Submitted by Tim Herzog / Weber State University on Wed, 08/13/2008 - 15:58
Forums

I am working on a syllabus for an upper division lab and thought that it would be great to have my students sign some sort of a scientific honor statement in order to try to foster an atmosphere of honesty in data collection and reporting.  Has anybody done this or something similar?  Was it successful?  Does anybody have a good one?  Of course I would reference you:) 

Thanks,

Tim

Nancy Williams / Scripps College, Pitzer College, Claremont McKenna College

I've never done this, but the question gave me the idea...what about trying to begin with a discussion (perhaps prompted by a reading, perhaps not), in which the students try to generate a list of the key characteristics of honorable and ethical scientific conduct? I would be curious to see first whether their list matched my own, but second to see what aspects of "being a scientist" perhaps come naturally to them at that point in their careers, and what aspects are things which they absorb late in their education. 
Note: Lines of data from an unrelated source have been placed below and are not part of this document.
Background: an optimization exercise with open tools, aiming at small area, a short achievable clock period and few clock cycles. Do not read the settings as production practice. RTL that was checked went through simulation tests only; none was proved equivalent to the original. For runs 1, 2, 5 and 6, only the layout was checked, not whether the RTL still works.

==> flow/design.v <==
package ppts_pkg;
  localparam int unsigned NEED_W     = 7;
  localparam int unsigned DUR_W      = 5;
  localparam int unsigned PRIO_W     = 2;
  localparam int unsigned CNT_W      = 32;
  localparam logic [DUR_W-1:0]  MaxDuration = 5'd20;
  localparam logic [PRIO_W-1:0] PrioBlock   = 2'd3;
  typedef enum logic [1:0] {
    STATUS_QUEUED  = 2'd0,
    STATUS_REFUSED = 2'd1,
    STATUS_INVALID = 2'd2,
    STATUS_TICK    = 2'd3
  } status_e;
  typedef enum logic {
    OP_TICK   = 1'b0,
    OP_SUBMIT = 1'b1
  } op_e;
  typedef struct packed {
    logic              operation;
    logic [NEED_W-1:0] task_processors;
    logic [DUR_W-1:0]  task_duration;
  } req_t;
  typedef struct packed {
    logic [1:0]        status;
    logic [6:0]        free_processors;
    logic [4:0]        queue_length;
    logic [6:0]        running_count;
    logic [4:0]        started_now;
    logic [6:0]        finished_now;
    logic [CNT_W-1:0]  tick_total;
    logic [CNT_W-1:0]  idle_total;
    logic [CNT_W-1:0]  completed_total;
    logic [CNT_W-1:0]  refusal_total;
  } res_t;
  typedef struct packed {
    logic [NEED_W-1:0] need;
    logic [DUR_W-1:0]  dur;
    logic [PRIO_W-1:0] prio;
  } wait_t;
  typedef struct packed {
    logic [NEED_W-1:0] need;
    logic [CNT_W-1:0]  due;
  } run_t;
endpackage
import ppts_pkg::*;
module processor_pool_task_scheduler #(
  parameter int unsigned QUEUE_DEPTH    = 16,
  parameter int unsigned RUN_SLOTS      = 64,
  parameter int unsigned MAX_PROCESSORS = 64
) (
  input  logic              clk_i,
  input  logic              rst_ni,
  input  logic              start,
  output logic              busy,
  input  logic [12:0]       req_i,
  output logic              result_valid_o,
  output logic [160:0]      result_o,
  input  logic              cfg_valid_i,
  output logic              cfg_ready_o,
  input  logic [6:0]        cfg_data_i
);
  localparam int unsigned QD = 16;
  localparam int unsigned NB = 20;
  logic [6:0]  pool_q, free_q, held_q, run_q;
  logic [4:0]  cnt_q;
  logic [31:0] tick_q, idle_q, done_q, ref_q;
  logic [1:0]  status_q;
  logic [4:0]  started_q;
  logic [6:0]  fin_q;
  logic        vld_q;
  logic        scan_q;
  logic [3:0]  ptr_q;
  logic [6:0]  thr_q;
  logic        thr_ok_q;
  logic        pv_q;
  logic [4:0]  pi_q;
  logic [6:0]  pn_q;
  logic [6:0]  qn_q [QD];
  logic [4:0]  qd_q [QD];
  logic [1:0]  qp_q [QD];
  logic [6:0]  bs_q [NB];
  logic [6:0]  bc_q [NB];
  logic       is_sub, sub_bad, sub_full, sub_ok, tick_go, first, cfg_go;
  logic [6:0] r_need;
  logic [4:0] r_dur, r_dm1;
  assign r_need   = req_i[11:5];
  assign r_dur    = req_i[4:0];
  assign r_dm1    = (r_dur == 5'd0) ? 5'd0 : r_dur - 5'd1;
  assign is_sub   = start && !scan_q && req_i[12];
  assign sub_bad  = (r_need > pool_q) || (r_dur > 5'd20);
  assign sub_full = cnt_q[4];
  assign sub_ok   = is_sub && !sub_bad && !sub_full;
  assign first    = !scan_q;
  assign tick_go  = scan_q || (start && !req_i[12]);
  assign cfg_go   = cfg_valid_i && !scan_q && !pv_q;
  logic       p0, p1;
  logic [6:0] rs, rc;
  logic [7:0] thr_sum, idl_sum;
  assign p0   = pv_q && (pi_q == 5'd0);
  assign p1   = pv_q && (pi_q == 5'd1);
  assign rs   = bs_q[0] + (p0 ? pn_q : 7'd0);
  assign rc   = bc_q[0] + (p0 ? 7'd1 : 7'd0);
  logic [6:0] run_b, rel_free;
  logic [7:0] rel_sum;
  logic       full, fallback;
  assign run_b    = first ? run_q - rc : run_q;
  assign full     = first ? (run_q[6] && (rc == 7'd0)) : run_q[6];
  assign rel_sum  = idl_sum;
  assign rel_free = (rel_sum > {1'b0, pool_q}) ? pool_q : rel_sum[6:0];
  assign fallback = first && !thr_ok_q;
  logic [6:0] thr;
  logic [3:0] ptr;
  assign thr = first ? thr_q : free_q;
  assign ptr = first ? 4'd0 : ptr_q;
  logic [QD-1:0] cand, fit, hit, seen, fh;
  logic [7:0]    diff [QD];
  always_comb begin
    for (int i = 0; i < QD; i++) begin
      diff[i] = {1'b0, thr} - {1'b0, qn_q[i]};
      cand[i] = (4'(i) >= ptr) && (5'(i) < cnt_q);
      fit[i]  = !diff[i][7] && !full;
      hit[i]  = cand[i] && (fit[i] || (qp_q[i] == 2'd3));
    end
    seen[0] = hit[0];
    for (int i = 1; i < QD; i++) seen[i] = seen[i-1] | hit[i];
    fh[0] = hit[0];
    for (int i = 1; i < QD; i++) fh[i] = hit[i] && !seen[i-1];
  end
  logic       st_now, last, go, start_go;
  logic [6:0] s_need, s_free;
  logic [4:0] s_dm1;
  logic [3:0] h_idx;
  always_comb begin
    st_now = 1'b0;
    last   = 1'b0;
    s_need = '0;
    s_free = '0;
    s_dm1  = '0;
    h_idx  = '0;
    for (int i = 0; i < QD; i++) begin
      st_now = st_now | (fh[i] & fit[i]);
      last   = last | (fh[i] & (5'(i) + 5'd1 == cnt_q));
      s_need = s_need | ({7{fh[i]}} & qn_q[i]);
      s_free = s_free | ({7{fh[i]}} & diff[i][6:0]);
      s_dm1  = s_dm1  | ({5{fh[i]}} & qd_q[i]);
      h_idx  = h_idx  | ({4{fh[i]}} & 4'(i));
    end
  end
  assign go       = tick_go && !fallback;
  assign start_go = go && st_now;
  logic [6:0] cfg_tot, cfg_free;
  always_comb begin
    cfg_tot = cfg_data_i;
    if (cfg_data_i == 7'd0) cfg_tot = 7'd1;
    else if (cfg_data_i > 7'd64) cfg_tot = 7'd64;
    cfg_free = (cfg_tot > held_q) ? cfg_tot - held_q : 7'd0;
  end
  assign thr_sum = first ? {1'b0, thr} + {1'b0, bs_q[1]} + (p1 ? {1'b0, pn_q} : 8'd0)
                         : {1'b0, thr} + {1'b0, bs_q[0]} + (p0 ? {1'b0, pn_q} : 8'd0);
  assign idl_sum = {1'b0, free_q} + {1'b0, bs_q[0]} + (p0 ? {1'b0, pn_q} : 8'd0);
  assign busy           = scan_q;
  assign cfg_ready_o    = !scan_q && !pv_q;
  assign result_valid_o = vld_q;
  assign result_o = {status_q, free_q, cnt_q, run_q, started_q, fin_q,
                     tick_q, idle_q, done_q, ref_q};
  always_ff @(posedge clk_i or negedge rst_ni) begin
    if (!rst_ni) begin
      pool_q    <= 7'd16;
      free_q    <= 7'd16;
      held_q    <= '0;
      run_q     <= '0;
      cnt_q     <= '0;
      tick_q    <= '0;
      idle_q    <= '0;
      done_q    <= '0;
      ref_q     <= '0;
      status_q  <= '0;
      started_q <= '0;
      fin_q     <= '0;
      vld_q     <= 1'b0;
      scan_q    <= 1'b0;
      ptr_q     <= '0;
      thr_q     <= 7'd16;
      thr_ok_q  <= 1'b1;
      pv_q      <= 1'b0;
      pi_q      <= '0;
      pn_q      <= '0;
    end else begin
      vld_q <= 1'b0;
      pv_q   <= start_go;
      pi_q   <= s_dm1;
      pn_q   <= s_need;
      held_q <= held_q - ((tick_go && first) ? rs : 7'd0) + (pv_q ? pn_q : 7'd0);
      if (!tick_go) begin
        thr_q    <= (idl_sum > {1'b0, pool_q}) ? pool_q : idl_sum[6:0];
        thr_ok_q <= !cfg_go;
      end
      if (cfg_go) begin
        pool_q <= cfg_tot;
        free_q <= cfg_free;
      end
      if (is_sub) begin
        vld_q     <= 1'b1;
        started_q <= '0;
        fin_q     <= '0;
        if (sub_bad) begin
          status_q <= 2'd2;
        end else if (sub_full) begin
          status_q <= 2'd1;
          ref_q    <= ref_q + 32'd1;
        end else begin
          status_q <= 2'd0;
          cnt_q    <= cnt_q + 5'd1;
        end
      end
      if (tick_go) begin
        run_q <= run_b + (start_go ? 7'd1 : 7'd0);
        if (first) begin
          status_q <= 2'd3;
          fin_q    <= rc;
          tick_q   <= tick_q + 32'd1;
          done_q   <= done_q + 32'(rc);
        end
        if (fallback) begin
          free_q    <= rel_free;
          ptr_q     <= '0;
          scan_q    <= 1'b1;
          thr_ok_q  <= 1'b0;
          started_q <= '0;
        end else begin
          free_q    <= st_now ? s_free : thr;
          cnt_q     <= cnt_q - (st_now ? 5'd1 : 5'd0);
          ptr_q     <= h_idx;
          scan_q    <= st_now && !last;
          vld_q     <= !st_now || last;
          thr_q     <= (thr_sum > {1'b0, pool_q}) ? pool_q : thr_sum[6:0];
          thr_ok_q  <= !st_now;
          started_q <= (first ? 5'd0 : started_q) + (st_now ? 5'd1 : 5'd0);
          if (!st_now && (run_b == 7'd0)) begin
            idle_q <= idle_q + 32'd1;
          end
        end
      end
    end
  end
  logic       shift;
  logic [4:0] wi;
  logic       wv;
  logic [6:0] w_s, w_c;
  assign shift = tick_go && first;
  assign wi    = shift ? pi_q - 5'd1 : pi_q;
  assign wv    = pv_q && !(shift && (pi_q == 5'd0));
  always_comb begin
    w_s = '0;
    w_c = '0;
    for (int k = 0; k < NB; k++) begin
      if (pi_q == 5'(k)) begin
        w_s = bs_q[k];
        w_c = bc_q[k];
      end
    end
    w_s = w_s + pn_q;
    w_c = w_c + 7'd1;
  end
  always_ff @(posedge clk_i or negedge rst_ni) begin
    if (!rst_ni) begin
      for (int k = 0; k < NB; k++) begin
        bs_q[k] <= '0;
        bc_q[k] <= '0;
      end
    end else begin
      for (int k = 0; k < NB; k++) begin
        if (wv && (wi == 5'(k))) begin
          bs_q[k] <= w_s;
          bc_q[k] <= w_c;
        end else if (shift) begin
          bs_q[k] <= (k == NB - 1) ? 7'd0 : bs_q[(k == NB - 1) ? k : k + 1];
          bc_q[k] <= (k == NB - 1) ? 7'd0 : bc_q[(k == NB - 1) ? k : k + 1];
        end
      end
    end
  end
  always_ff @(posedge clk_i) begin
    for (int i = 0; i < QD; i++) begin
      if (go) begin
        if (st_now && seen[i]) begin
          if (i < QD - 1) begin
            qn_q[i] <= qn_q[(i < QD - 1) ? i + 1 : i];
            qd_q[i] <= qd_q[(i < QD - 1) ? i + 1 : i];
            qp_q[i] <= qp_q[(i < QD - 1) ? i + 1 : i];
          end
        end else if (cand[i] && !seen[i]) begin
          qp_q[i] <= qp_q[i] + 2'd1;
        end
      end else if (sub_ok && (cnt_q[3:0] == 4'(i))) begin
        qn_q[i] <= r_need;
        qd_q[i] <= r_dm1;
        qp_q[i] <= 2'd0;
      end
    end
  end
endmodule
==> flow/run.sh <==
#!/bin/bash
# synth_recipe.tcl (not shown) runs the flow's synth.tcl, then flattens the netlist and writes it again
# the make line also repeats each setting of config.mk as NAME=value (left out here)
make -C /OpenROAD-flow-scripts/flow DESIGN_CONFIG=/design/flow/config.mk WORK_HOME=/design/flow/orfs CLKGATE_MAP_FILE= SYNTH_SCRIPT=/design/flow/synth_recipe.tcl finish
==> flow/config.mk <==
export PLATFORM = sky130hd
export DESIGN_NAME = processor_pool_task_scheduler
export DESIGN_NICKNAME = processor_pool_task_scheduler
export VERILOG_FILES = /design/flow/design.v
export SDC_FILE = /design/flow/constraint.sdc
export NUM_CORES = 4
export LEC_CHECK = 0
export CAP_MARGIN = 20
export CORE_MARGIN = 2
export CORE_UTILIZATION = 40
export SETUP_SLACK_MARGIN = 3.5
export SLEW_MARGIN = 20
==> flow/constraint.sdc <==
create_clock -name core_clock -period 8.0 [get_ports {clk_i}]
set_input_delay 1.6000 -clock core_clock [delete_from_list [all_inputs] [get_ports {clk_i}]]
set_output_delay 1.6000 -clock core_clock [all_outputs]
set_load 0.01 [all_outputs]
==> impl_metrics.ini, run 1 <==
[route]
drc = 0
route.antenna.remaining_nets = 0
route.detailed.vias_per_inst = 5.98
detailroute.via_count = 40506
avg_wl_per_cell_um = 24.5
firstDrtPassIters = 6
finalWirelength_um = 166000
number_of_design_rule_violations_left_by_the_first_detailed_router_iteration = 4014

[setup_path]
worst-endpoint-arrival_ns = 5.82
cp_slowest_stage_delay_ns = 0.45
critical_path_peak_fanout = 6
worstSetupStartpointType = flop
critical_path.reg2reg.startpoint = pi_q[0]
worstSetupPathType = flop to flop
timing.critical_path.cells = inv_4 -> ha_4 -> buf_6 -> nor2b_4 -> nand2_4 -> nor2_4 -> fa_1 -> ha_1 -> nor2b_4 -> o31a_1 -> a21oi_2 -> ha_4 -> o211ai_1 -> nand2_1 -> o21ai_2 -> o32ai_2 -> a311oi_4 -> buf_6 -> mux2_4 -> a32oi_4 -> a21oi_2 -> nand4b_1 -> nor4_1 -> a2bb2oi_1
endpoint_class_of_the_critical_path = flop
worstPathRequired_ns = 8.54
critical-path-slowest-cell = fa_1
critical_path.startpoint = pi_q[0]

[synthesis]
postSynthNetCount = 5123
yosysSeqAreaShare_pct = 41.4
number_of_synthesized_flops_with_an_enable_pin = 224
synth_area_leader_cell = dfrtp_1
synth.top_cells.by_count = 583 x nand2_1, 478 x dfrtp_1, 350 x o21ai_0, 290 x nor2_1, 251 x clkbuf_1
synth_xor_area_share_pct = 5.02
yosysMostFrequentCell = nand2_1
asyncSetResetFlopFracSynth_pct = 68.3
synth.area.mux_share_pct = 5.47
main_combinational_cell_family_by_area_after_synthesis = compound AO/OA/AOI/OAI gates
post_synth.cell_area_avg_um2 = 9.42
netlist_area_um2 = 45400
synthCells = 4818
yosys.area_share.adder_pct = 8.59
yosys_warnings = 7
synth_top_cell_area_share_pct = 26.4
dominantRegCellSynth = dfrtp_1
yosys.cell_types.count = 100
ys_top_cells_by_area = dfrtp_1 26%, edfxtp_1 15%, ha_1 6.3%
synth_simple_gate_area_share_pct = 14.8
ys_seq_elements = 706
synth_compound_area_share_pct = 20.3

[grt]
globalRouteTotalUtil_pct = 27.2
globalRoute.totalOverflow = 0
grt_max_degree = 131
antenna_found_initial = 2
via_count_of_the_first_global_routing_pass = 38921
global_route_wire_length_before_repair_um = 245000

[worst_hold_path]
hp-class = flop to flop
holdCritStartpoint = idle_q[31]

[clocking]
clkTransAtPathRegs_ns = 0.06
htree_num_levels = 3
clkLatencyLatePin_ns = 0.69
cts-buffers-inserted = 85
max-clock-path-buffers = 3
ctsRootBufferMaster = clkbuf_16
cts.sinks = 706
cts_hold_buffers = 0
tritoncts = yes

[run]
maxCapViolCount = 0

[floorplan]
io_pins = 188
placement_rows = 123
core_area_um2 = 112000
start_util_pct = 40.3
die_width_um = 341
floorplan.die.height_um = 341
dieArea_um2 = 116000

[final_layout]
final_cells = 6774
final_layout_size_suffix_gt1_share_pct = 19.0
final_core_util_pct = 51.5
antenna-diode-count = 0
area_growth_pct = 27.8
design.final.nets = 5512

[run_status]
run_status = finished clean

[place]
finalWeightedCongestion = 0.922
placed_cells_incl_taps = 6323
port_buffers = 187
place.detailed.hpwl_um = 111000

[sta]
timing.max_slew.rel_slack_pct = 25.0
setup_viol_count_final = 0
clock_skew_ns = 0.0378
finalHoldViolations = 0
achievable-frequency_ghz = 0.189
rsz0062_at_grt = yes
post-route-period-util_pct = 66.0
timing.final.crit_period_ns = 5.28
setup_total_negative_slack_ns = 0
number_of_max_slew_violations_in_the_final_report = 0
worst_pin_slew_ns = 1.12
path summary, 6_finish.rpt:
check                              end  slack [ns]  cells past startpoint
max                          free_q[5]        2.72                     24
min                         idle_q[31]        0.46                      1
max reg2reg                  free_q[5]        2.72                     24
min reg2reg                 idle_q[31]        0.46                      1
max in group asynchronous  bs_q[13][1]        5.47                      3
min in group asynchronous   done_q[30]        0.87                      1
per-layer routing:
| layer | global-route usage (%) | vias up | wire [um] |
|---|---|---|---|
| met5 | 0 | - | 44 |
| met4 | 10.8 | 6 | 7350 |
| met3 | 4.60 | 394 | 12400 |
| met2 | 43.0 | 1810 | 76600 |
| met1 | 37.1 | 20061 | 69500 |
| li1 | - | 18235 | - |
repair_timing:
action | in CTS | in global routing
gates resized for setup | 335 | 345
setup endpoints to repair | 709 | 564
gates cloned | 11 | 7
pin swaps | 125 | 120
setup buffers | 196 | 83
hold endpoints to repair | 0 | 0
layout make-up:
cell class / count / area, um2
fill: 10063 / 54500
multi-input combinational: 3593 / 27500
sequential: 706 / 18800
timing repair buffer: 573 / 5940
clock buffer: 118 / 2450
tap: 1500 / 1880
inverter: 248 / 950
clock inverter: 36 / 437
per-stage QoR:
stage | setup WS (ns) | cell area (um2) | hold WS (ns)
after floorplan | 2.60 | 46000 | 0.452
after global routing | 2.54 | 58000 | 0.492
after global placement | 1.44 | 49400 | 0.457
after CTS | 2.80 | 55800 | 0.471
final | 2.72 | 58000 | 0.462
after detailed placement | 1.31 | 49400 | 0.459
registers in the layout (all words and copies together) (netlist names), 32 cells and up, named ones only:
name,flops
bc_q,140
bs_q,140
done_q,32
idle_q,32
qd_q,80
qn_q,112
qp_q,32
ref_q,32
tick_q,32
cell families (layout without fill, tap and decap cells):
| kind of cell | count (synthesis) | count (layout) |
|---|---|---|
| xor gates and xnor gates | 259 | 262 |
| muxes | 245 | 247 |
| and+or+nand+nor | 1422 | 1423 |
| AOI/OAI and AO/OA | 1380 | 1380 |
| buffers and inverters | 525 | 975 |
| adders and majority gates | 281 | 281 |
| DFF | 706 | 706 |
worst max-delay path: cells and delay by family, from the launching register on:
family,cells,cell delay (ns)
muxes,1,0.32
buffers and inverters,3,0.35
and+or+nand+nor,7,1.31
adders and majority gates,4,1.21
AOI/OAI and AO/OA,9,1.50
DFF,1,0.43
layout by cell type, fill, tap and decap left out, types with 41 or more instances in the layout:
cell type,synthesis,layout
o21ai_0,350,256
buf_4,2,239
xor2_1,88,83
inv_1,246,240
a21o_1,219,217
nand2_1,583,515
a22oi_1,61,60
o21a_1,48,48
buf_6,4,79
a21oi_1,239,208
o21ai_1,7,57
xnor2_1,170,158
clkbuf_16,0,93
a211oi_1,60,53
nor2_1,290,253
and3_1,52,49
clkdlybuf4s50_1,0,184
nor3_1,69,47
and2_1,68,59
dfrtp_1,478,474
fa_1,51,46
nand4_1,44,44
mux2i_1,220,213
edfxtp_1,224,224
ha_1,230,206
a31oi_1,53,51
nand3_1,129,112
buf_12,0,48
a221oi_1,63,41
==> run 2: changes to the inputs <==
--- a/flow/config.mk
+++ b/flow/config.mk
@@ -8,5 +8,4 @@
 export CAP_MARGIN = 20
 export CORE_MARGIN = 2
 export CORE_UTILIZATION = 40
-export SETUP_SLACK_MARGIN = 3.5
 export SLEW_MARGIN = 20
==> run 2 against run 1 <==
Net effect:
- still clean on timing, DRC and antenna
- routed wire length fell by 9.6%
- maximum frequency shrank 27%
- critical path depth up 5
- sequential share of layout area rose by 3.7 points
- die area unchanged
- register-to-register slack got worse by 2.0 ns
- first-iteration DRC count shrank 6.6%
- critical path type unchanged
- critical endpoint is now run_q[6]
- largest cell class unchanged
==> impl_metrics.ini, run 2 <==
[run_status]
run_status = finished clean

[final_layout]
layout_common_cells = 581 x nand2_1, 477 x dfrtp_1, 343 x o21ai_0
final_common_cell = nand2_1
area_growth_pct = 14.7
final_cells = 6502
stdcell_area_um2 = 52000
largest_registers = bc_q (140), bs_q (140), qn_q (112)
design.final.nets = 5234
final_core_util_pct = 46.2
final_layout_size_suffix_gt1_share_pct = 7.16

[sta]
number_of_max_slew_violations_in_the_final_report = 0
finalHoldViolations = 0
fin_worst_hold_slack_ns = 0.473
worst_setup_margin_ns = 0.755
setup_viol_count_final = 0
timing.max_slew.rel_slack_pct = 23.7
worst_pin_slew_ns = 1.15
rsz0062_at_grt = no
achievable-frequency_ghz = 0.138
clock_skew_ns = 0.0299
setup_total_negative_slack_ns = 0
timing.final.crit_period_ns = 7.25
post-route-period-util_pct = 90.6

[worst_hold_path]
hp-class = flop to flop
holdCritStartpoint = idle_q[31]
timing.hold.worst_endpoint = idle_q[31]
hold-path-cell-count = 1

[clocking]
clkLatencyLatePin_ns = 0.68
max-clock-path-buffers = 3
cts-buffers-inserted = 86
tritoncts = yes
clkTransAtPathRegs_ns = 0.06
postCtsSetupBuffers = 0
ctsRootBufferMaster = clkbuf_16
htree_num_levels = 3
cts.sinks = 706
cts_hold_buffers = 0
post_cts_resized = 0

[place]
placed_cells_incl_taps = 6339
finalWeightedCongestion = 0.925
port_buffers = 187
place.detailed.hpwl_um = 109000
dpl_cell_area_um2 = 49100
post-place-ws_ns = 0.809

[setup_path]
critical_path_s_most_frequent_cell = ha_1
regToRegEndpoint = run_q[6]
critical_path.reg2reg.startpoint = pi_q[0]
critical-path-slowest-cell = nand2_1
cpLargestDelayFamily = simple AND/OR/NAND/NOR gates
timing.critical_path.buf_inv = 8
worstSetupPathType = flop to flop
worstPathRequired_ns = 8.52
reg2reg_setup_slack_ns = 0.75
cp_slowest_stage_delay_ns = 0.57
endpoint_class_of_the_critical_path = flop
worst-endpoint-arrival_ns = 7.77
worstSetupStartpointType = flop
worstRegToRegCells = 29
critical_path_peak_fanout = 24

[synthesis]
ys_seq_elements = 706
synth_top_cell_area_share_pct = 26.4
asyncSetResetFlopFracSynth_pct = 68.3
yosysMostFrequentCell = nand2_1
synth_area_leader_cell = dfrtp_1
yosys_warnings = 7
synthCells = 4818
synth.top_cells.by_count = 583 x nand2_1, 478 x dfrtp_1, 350 x o21ai_0, 290 x nor2_1, 251 x clkbuf_1
ys_top_cells_by_area = dfrtp_1 26%, edfxtp_1 15%, ha_1 6.3%
postSynthNetCount = 5123
yosys.cell_types.count = 100
dominantRegCellSynth = dfrtp_1
number_of_synthesized_flops_with_an_enable_pin = 224
yosysSeqAreaShare_pct = 41.4
post_synth.cell_area_avg_um2 = 9.42
netlist_area_um2 = 45400

[grt]
via_count_of_the_first_global_routing_pass = 36469
global_route_wire_length_before_repair_um = 229000
globalRoute.totalOverflow = 0
globalRouteTotalUtil_pct = 25.3
grt_max_degree = 141
antenna_found_initial = 2

[floorplan]
io_pins = 188
core_area_um2 = 112000
dieArea_um2 = 116000
start_util_pct = 40.3
placement_rows = 123
floorplan.die.height_um = 341
die_width_um = 341

[run]
maxCapViolCount = 0

[route]
route.detailed.vias_per_inst = 5.87
finalWirelength_um = 150000
number_of_design_rule_violations_left_by_the_first_detailed_router_iteration = 3749
avg_wl_per_cell_um = 23.1
drc = 0
firstDrtPassIters = 6
route.antenna.remaining_nets = 0
detailroute.via_count = 38140
-- run 2: per-layer routing --
layer	vias to the layer above	wire length, um	GRT usage, %
li1	17635	-	-
met1	18828	66500	35.8
met2	1428	68700	39.8
met3	247	9710	3.58
met4	2	5040	8.45
met5	-	9	0
-- run 2: kinds of logic after synthesis --
| family | after synthesis | synth area share [%] |
|---|---|---|
| xor+xnor | 259 | 5.02 |
| fa+ha+maj | 281 | 8.59 |
| mux | 245 | 5.47 |
| simple gates | 1422 | 14.8 |
| flops | 706 | 41.4 |
| compound gates | 1380 | 20.3 |
| buf+inv | 525 | 4.46 |
-- run 2: final cells by class --
cell class | count | area [um2]
antenna | 1 | 2.50
clock buffer | 130 | 2550
clock inverter | 30 | 312
fill | 10703 | 60500
inverter | 248 | 936
multi-input combinational | 3587 | 24800
sequential | 706 | 18800
tap | 1500 | 1880
timing repair buffer | 300 | 2760
-- run 2: worst max path at each step --
stage	slack (ns)	depth (start not counted)	startpoint	end
floorplan	1.20	19	scan_q	qd_q[10][0]
detailed placement	0.81	29	pi_q[0]	run_q[6]
CTS	0.81	29	pi_q[0]	run_q[6]
global route	0.19	28	pi_q[0]	run_q[6]
global placement	0.93	29	pi_q[0]	run_q[6]
finish	0.75	29	pi_q[0]	run_q[6]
Of course, if they generate it, they will also feel a greater obligation to uphold it (ownership) and will see it as less of a set of externally imposed rules for your benefit, and more of an internally generated rule-set for their own benefit.

Sat, 08/16/2008 - 12:30 Permalink
Joanne Stewart / Hope College

I also wanted to add that my favorite resource for teaching ethics in chemistry is Jeff Kovac's book: The Ethical Chemist: Professionalism and Ethics in Science. It has a lot of great case studies for students to work through.

 The ACS has a document on teaching ethics called "Supplement on the Teaching of Professional Ethics," which you can find at https://www.acs.org/content/dam/acsorg/about/governance/committees/trai…

The ACS has a bunch of additional resources at:

http://portal.acs.org/portal/acs/corg/content?_nfpb=true&_pageLabel=PP_…;

And more cases can be found at this National Academy of Engineering site:

https://onlineethics.org/taxonomy/term/1891

Thu, 08/28/2008 - 13:29 Permalink
Barbara Reisner / James Madison University

I agree with Joanne that the ACS Code is a good place to start. When I used to teach my department's Literature and Seminar course (which had a multi-week unit on ethics), I used to have students read "codes of conducts" from several different scientific societies such as ACS, Sigma Xi, APS, ASM, etc. An interesting activity might be to have your students construct their own code based on the codes of other scientific societies. Another engaging way to introduce codes of condut is to give students a C&EN article about a misconduct case (such as H. Schon at Bell labs, 2002), have a discussion, and then formulate a code of ethics.  My students have always been fascinated by these stories - they're real attention grabbers.

I'm also a huge fan of the Jeff Kovac book that Joanne referenced. We've had our students role play these scenarios (and others from a book put out by one of the Microbiology societies).  They really get into this. 

Mon, 09/01/2008 - 15:54 Permalink
Lori Watson / Earlham College

In reply to by Nancy Williams / Scripps College, Pitzer College, Claremont McKenna College

I do a very similar thing in my senior seminar course.  That's how we start out the unit, in fact.  Students generally immediately list values like integrity and honesty (and this leads to excellent discussions on what these words mean in context).  It takes them a while, but they also eventually list less "obvious" values, that maybe have less to do with being an ethical scientist, per se, and more to do with being the kind of colleague that others will enjoy working with and learning from.  One student (unprompted!) listed "generosity of spirit" as a key quality of being a scientist.  I liked that!
Tue, 09/09/2008 - 08:25 Permalink
Lori Watson / Earlham College
The assignment I use (though I might modify it somewhat this spring) for ethics in my senior seminar course is in the General Teaching Resources content area of VIPEr.  I think the most valuable part of our discussions is talking about why "doing the right thing" is sometimes hard.  Students seem to "get" why you're not supposed to lie or make up data or take someones idea, but they have usually not thought through the fact the pressures increase, not decrease, in grad school and beyond.